Coolant Block off Plate (o-ring type) : USRT, Usually Sideways Rally Team


There's a hole where you don't want it. BLOCK it off with this bolt on part.



usrallyteam.com


----------



## Old Man Taylor (May 9, 2011)

They make rubber caps that slip on, but carry spares just in case.


----------



## PontiacJim (Dec 29, 2012)

JesseLyon said:


> Found this online which could work nicely...I guess im just not quite sure how they’re supposed to attach to the water necks?
> 
> 
> 
> ...



Hmmm. Those look like replacements for your intake manifold water neck. I don't think you want to block off the engine coolant going into the radiator?

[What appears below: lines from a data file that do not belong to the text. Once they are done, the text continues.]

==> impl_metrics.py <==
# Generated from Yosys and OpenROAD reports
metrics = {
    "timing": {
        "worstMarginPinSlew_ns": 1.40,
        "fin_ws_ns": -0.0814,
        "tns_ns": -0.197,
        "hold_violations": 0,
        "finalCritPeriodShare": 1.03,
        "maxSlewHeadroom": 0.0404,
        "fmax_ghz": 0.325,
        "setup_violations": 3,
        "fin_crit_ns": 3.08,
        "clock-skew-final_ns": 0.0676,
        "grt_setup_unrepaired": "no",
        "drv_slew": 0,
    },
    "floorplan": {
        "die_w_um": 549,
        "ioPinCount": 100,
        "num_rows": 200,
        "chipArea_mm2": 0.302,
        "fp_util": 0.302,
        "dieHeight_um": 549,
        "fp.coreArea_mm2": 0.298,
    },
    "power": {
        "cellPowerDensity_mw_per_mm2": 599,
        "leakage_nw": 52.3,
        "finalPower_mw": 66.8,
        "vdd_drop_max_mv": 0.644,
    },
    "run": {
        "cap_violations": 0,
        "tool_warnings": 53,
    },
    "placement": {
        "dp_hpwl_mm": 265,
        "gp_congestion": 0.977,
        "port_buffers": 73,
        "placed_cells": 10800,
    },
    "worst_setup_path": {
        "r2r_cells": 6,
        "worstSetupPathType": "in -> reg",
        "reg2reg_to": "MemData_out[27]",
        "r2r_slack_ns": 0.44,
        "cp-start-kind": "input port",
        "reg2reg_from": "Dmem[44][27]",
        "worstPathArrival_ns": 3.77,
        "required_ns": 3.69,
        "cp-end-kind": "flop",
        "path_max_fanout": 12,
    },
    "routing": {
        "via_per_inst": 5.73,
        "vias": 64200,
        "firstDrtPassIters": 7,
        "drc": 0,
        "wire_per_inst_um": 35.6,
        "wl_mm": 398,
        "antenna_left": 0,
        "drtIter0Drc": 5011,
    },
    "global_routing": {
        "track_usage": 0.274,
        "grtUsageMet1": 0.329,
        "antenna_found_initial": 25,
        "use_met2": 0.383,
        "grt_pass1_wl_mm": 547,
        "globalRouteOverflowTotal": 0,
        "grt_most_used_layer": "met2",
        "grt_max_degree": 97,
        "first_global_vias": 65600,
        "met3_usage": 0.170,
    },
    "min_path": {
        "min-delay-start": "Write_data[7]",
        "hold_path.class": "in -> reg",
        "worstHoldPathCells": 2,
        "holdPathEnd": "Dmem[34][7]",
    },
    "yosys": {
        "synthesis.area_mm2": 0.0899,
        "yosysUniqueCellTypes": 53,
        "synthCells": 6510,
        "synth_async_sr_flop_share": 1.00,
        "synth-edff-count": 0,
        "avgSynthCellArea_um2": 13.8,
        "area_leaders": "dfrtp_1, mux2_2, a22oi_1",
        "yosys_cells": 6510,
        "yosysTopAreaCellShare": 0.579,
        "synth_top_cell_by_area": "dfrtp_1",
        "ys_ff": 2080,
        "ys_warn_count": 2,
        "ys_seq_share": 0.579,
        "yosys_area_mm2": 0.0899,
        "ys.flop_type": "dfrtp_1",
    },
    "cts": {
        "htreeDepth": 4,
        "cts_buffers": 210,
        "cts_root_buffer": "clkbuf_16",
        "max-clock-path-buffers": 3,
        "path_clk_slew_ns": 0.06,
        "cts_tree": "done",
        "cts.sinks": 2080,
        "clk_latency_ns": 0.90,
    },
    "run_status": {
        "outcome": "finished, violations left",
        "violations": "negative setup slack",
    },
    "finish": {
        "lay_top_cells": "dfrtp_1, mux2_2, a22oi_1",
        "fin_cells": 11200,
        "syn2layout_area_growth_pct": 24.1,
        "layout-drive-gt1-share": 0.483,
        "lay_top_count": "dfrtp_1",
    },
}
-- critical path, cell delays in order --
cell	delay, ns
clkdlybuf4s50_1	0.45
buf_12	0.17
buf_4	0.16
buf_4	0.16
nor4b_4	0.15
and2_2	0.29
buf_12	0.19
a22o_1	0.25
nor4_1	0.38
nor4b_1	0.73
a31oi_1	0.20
==> constraint.sdc <==
current_design FIFO_DPRAM

set clk_period 5.0
set clk_io_pct 0.2

create_clock -name clk0 -period $clk_period [get_ports {clk}]

set non_clock_inputs [all_inputs -no_clocks]
set_input_delay [expr $clk_period * $clk_io_pct] -clock clk0 $non_clock_inputs
set_output_delay [expr $clk_period * $clk_io_pct] -clock clk0 [all_outputs]
==> design.v <==
`timescale 1ns / 1ps
module DualPortRAM #(
   parameter      DATA_W   = 16,
   parameter      ADDR_W   = 8,
   parameter      MEM_SIZE = 256
)(
   input  wire    clk,
   input  wire    rst,
   input  wire    i_wr_en,
   input  wire    i_rd_en,
   input  wire[ADDR_W-1:0] i_wr_addr,
   input  wire[ADDR_W-1:0] i_rd_addr,
   input  wire[DATA_W-1:0] i_data,
   output wire[DATA_W-1:0] o_data
);
(* ram_style = "auto" *) reg [DATA_W-1:0] memory [0:MEM_SIZE-1];
reg [ADDR_W-1:0] rd_addr_reg;
integer i;
assign o_data = memory[rd_addr_reg];
always @(posedge clk or negedge rst) begin
   if (!rst) begin
      for (i=0; i<MEM_SIZE; i=i+1) begin
         memory[i]      <= {DATA_W{1'b0}};
      end
   end
   else if (i_wr_en) begin
      memory[i_wr_addr] <= i_data;
   end
end
always @(posedge clk or negedge rst) begin
   if (!rst) begin
      rd_addr_reg <= {ADDR_W{1'b0}};
   end
   else if (i_rd_en) begin
      rd_addr_reg <= i_rd_addr;
   end
end
endmodule
`timescale 1ns / 1ps
module FIFO_DPRAM #(
   parameter      DATA_W      = 16,
   parameter      FIFO_DEPTH  = 256
)(
   input  wire    clk,
   input  wire    rst,
   input  wire    i_wr_en,
   input  wire    i_rd_en,
   output wire    o_empty,
   output wire    o_full,
   input  wire[DATA_W-1:0] i_data,
   output wire[DATA_W-1:0] o_data
);
localparam ADDR_W = $clog2(FIFO_DEPTH);
reg[ADDR_W-1:0] wr_ptr;
reg[ADDR_W-1:0] rd_ptr;
reg looped;
reg empty;
reg full;
wire wr_mask;
assign o_empty = empty;
assign o_full  = full;
assign wr_mask = !looped || (rd_ptr != wr_ptr) || (i_rd_en && i_wr_en);
always @(posedge clk or negedge rst) begin
   if (!rst) begin
      wr_ptr            <= {ADDR_W{1'b0}};
      rd_ptr            <= {ADDR_W{1'b0}};
   end
   else begin
      if (i_rd_en) begin
         if (looped || (rd_ptr != wr_ptr) || i_wr_en) begin
            if (rd_ptr == FIFO_DEPTH -1) begin
               rd_ptr   <= {ADDR_W{1'b0}};
            end
            else begin
               rd_ptr   <= rd_ptr +1'b1;
            end
         end
      end
      if (i_wr_en) begin
         if (!looped || (rd_ptr != wr_ptr) || i_rd_en) begin
            if (wr_ptr == FIFO_DEPTH -1) begin
               wr_ptr   <= {ADDR_W{1'b0}};
            end
            else begin
               wr_ptr   <= wr_ptr +1'b1;
            end
         end
      end
   end
end
always @(posedge clk or negedge rst) begin
   if (!rst) begin
      looped      <= 1'b0;
   end
   else begin
      if (i_wr_en && i_rd_en) begin
         looped   <= looped;
      end
      else if (i_wr_en && (wr_ptr == FIFO_DEPTH -1) &&
               (!looped || (rd_ptr != wr_ptr) || i_rd_en)) begin
         looped   <= 1'b1;
      end
      else if (i_rd_en && (rd_ptr == FIFO_DEPTH -1) &&
               (looped || (rd_ptr != wr_ptr) || i_wr_en)) begin
         looped   <= 1'b0;
      end
      else begin
         looped   <= looped;
      end
   end
end
always @(posedge clk or negedge rst) begin
   if (!rst) begin
      full     <= 1'b0;
   end
   else begin
      if (i_wr_en && (wr_ptr == rd_ptr - 1'b1)) begin
         if (i_rd_en)            full  <= 1'b0;
         else                    full  <= 1'b1;
      end
      else if (i_rd_en && (wr_ptr == rd_ptr)) begin
         if (i_wr_en && looped)  full  <= 1'b1;
         else                    full  <= 1'b0;
      end
      else if (looped && (wr_ptr == rd_ptr)) begin
         full  <= 1'b1;
      end
      else begin
         full  <= 1'b0;
      end
   end
end
always @(posedge clk or negedge rst) begin
   if (!rst) begin
      empty    <= 1'b1;
   end
   else begin
      if (i_rd_en && (rd_ptr == wr_ptr - 1'b1)) begin
         if (i_wr_en)            empty <= 1'b0;
         else                    empty <= 1'b1;
      end
      else if (i_wr_en && (wr_ptr == rd_ptr)) begin
         if (i_rd_en && !looped) empty <= 1'b1;
         else                    empty <= 1'b0;
      end
      else if (!looped && (wr_ptr == rd_ptr)) begin
         empty <= 1'b1;
      end
      else begin
         empty <= 1'b0;
      end
   end
end
DualPortRAM #(
   .DATA_W(DATA_W),
   .ADDR_W(ADDR_W),
   .MEM_SIZE(FIFO_DEPTH))
DualPortRAM (
   .clk(clk),
   .rst(rst),
   .i_wr_en(i_wr_en && wr_mask),
   .i_rd_en(i_rd_en),
   .i_wr_addr(wr_ptr),
   .i_rd_addr(rd_ptr),
   .i_data(i_data),
   .o_data(o_data)
);
endmodule
==> config.mk <==
export PLATFORM = sky130hd
export DESIGN_NAME = FIFO_DPRAM
export DESIGN_NICKNAME = FIFO_DPRAM
export VERILOG_FILES = /design/flow/design.v
export SDC_FILE = /design/flow/constraint.sdc
export NUM_CORES = 4
export LEC_CHECK = 1
export CORE_UTILIZATION = 30
==> run.sh <==
#!/bin/bash
# OpenROAD 26Q1-2900-gdf79404cd8, Yosys 0.63+post, stock flow scripts
make -C /OpenROAD-flow-scripts/flow DESIGN_CONFIG=/design/flow/config.mk WORK_HOME=/design/flow/orfs finish
==> results.toml <==
# yosys + openroad results
[logic_synthesis]
yosys-stat-area_um2 = 184500
ys_cells = 14118
ys_top_cells_by_area = "dfrtp_1, mux2_2, a22oi_1"
netlist-cell-type-count = 76
synthDominantAreaCellType = "dfrtp_1"
synth_area_per_cell_um2 = 13.07
async_reset_ff_frac = 1.000
synth-edff-count = 0
netlist_area_um2 = 184500
flop_cell = "dfrtp_1"
netlist_instances = 14118
synth_largest_type_area_fraction = 0.5591
synth.yosys.warnings = 3
synth.ff_latch_count = 4123
ys_seq_frac = 0.5593

[setup_path]
crit_path_end_kind = "output port"
timing.critical_path.cells = "buf_4 > buf_4 > and4b_4 > buf_12 > buf_4 > nand3_1 > nand4_1 > nor4_4 > nand4_1 > buf_4 > nor4_4 > nand3_4 > buf_2"
worst_r2r_startpoint = "rd_ptr[7]$_DFFE_PN0P_"
critical_path.startpoint_type = "flop"
worst_r2r_dst = "DualPortRAM.memory[23][7]$_DFFE_PN0P_"
cpMaxStageDelayCell = "nand4_1"
rrSetupSlack_ps = 920
timing_worst_setup_path_type = "flop to output port"
ff2ff_path_depth = 8
crit_required_ps = 4000
worst_path_most_repeated_cell = "buf_4"
critPathArrivalTime_ps = 5150
crit_path_max_incr_delay_ps = 790
worstPathMaxFanout = 29

[placement]
placedInstanceArea_um2 = 207300
placement.io_buffers = 37
globalplace.congestion = 1.071
hpwl_dp_um = 628300
place_inst = 22514

[finish]
design_area_um2 = 228200
max_flop_register = "DualPortRAM.memory"
finish.cell_count_without_fillers = 23604
layout-drive-gt1-share = 0.4703
largest_reg_flops = 4096
flow.area_growth_from_synthesis_pct = 23.69

[run_status]
run_status = "finished, violations left"
failed_checks = "negative setup slack"

[job]
stage_log_warnings = 97
max_cap_violations = 0

[sta]
slew_headroom = 0.05549
fmax_ghz = 0.1625
timing.final.setup_violations = 16
unrepaired_setup_endpoints_after_global_routing = "true"
report.final.hold_viol_count = 0
fin_crit_ps = 6154
tightest_slew_ps = 1412
period_used_share = 1.231
max_slew_violation_total_from_the_final_report = 0
timing.clock.skew_ps = 140.2
fin_ws_ps = -1154

[route]
viasPerCell = 5.919
drt_pass1_iterations = 6
drc_errors = 0
num_vias = 139723
post_drt_wl_per_cell_um = 38.99
wirelength_um = 920300
initial_drc_count = 12840
postRouteAntennaNets = 0

[power]
switching_share = 0.3170
seqPwrFrac = 0.401
power.internal_mw = 62.93
vdd_ir_drop_max_mv = 0.4361
clock_share_of_power = 0.368
power.switching_mw = 29.20
power_leakage_nw = 108.7
pwr_per_cell_area_nw_per_um2 = 403.8
power.share.combinational = 0.231

[grt]
grt_first_pass_wirelength_um = 1232000
grt.total_usage = 0.3042
grt_max_degree = 123
grt_remaining_overflow = 0
grt_antenna_before_repair = 85
first_global_vias = 138232

[die]
die_h_um = 786.2
core_area_um2 = 611500
die.size.x_um = 786.2
initial_utilization = 0.3017
io_pins = 38
floorplan.rows = 287
die_area_um2 = 618100

[clocking]
tritoncts.num_buffers = 432
clk_pin_slew_ps = 70
clockRootBuffer = "clkbuf_16"
clock_path_buffers = 4
clock_insertion_delay_worst_skew_ps = 1110
tritoncts = "yes"
clock_tree.htree_level_count = 5
cts.sinks = 4123

[worst_hold_path]
worst_hold_path_type = "input pin to async pin"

Measure the ID of the water pump water-to-heater hose outlet and the water outlet nipple on the back of the head. Then go to your local auto store and ask for a rubber expansion freeze plug. Enclosed a photo of what you are after. It slips into the pipe end and you simply tighten it down snug - not over tight. Never had one pop out in my experience, but not a bad idea to have a spare or hose/clamps the length needed if you should get stuck out on the road - not knowing how far you go with the car.


----------



## JesseLyon (Sep 13, 2020)

PontiacJim said:


> Hmmm. Those look like replacements for your intake manifold water neck. I don't think you want to block off the engine coolant going into the radiator?
> 
> Measure the ID of the water pump water-to-heater hose outlet and the water outlet nipple on the back of the head. Then go to your local auto store and ask for a rubber expansion freeze plug. Enclosed a photo of what you are after. It slips into the pipe end and you simply tighten it down snug - not over tight. Never had one pop out in my experience, but not a bad idea to have a spare or hose/clamps the length needed if you should get stuck out on the road - not knowing how far you go with the car.
> 
> View attachment 138379


Hah! Right you are re that block off plate. My bad. Wouldn’t wanna do that. 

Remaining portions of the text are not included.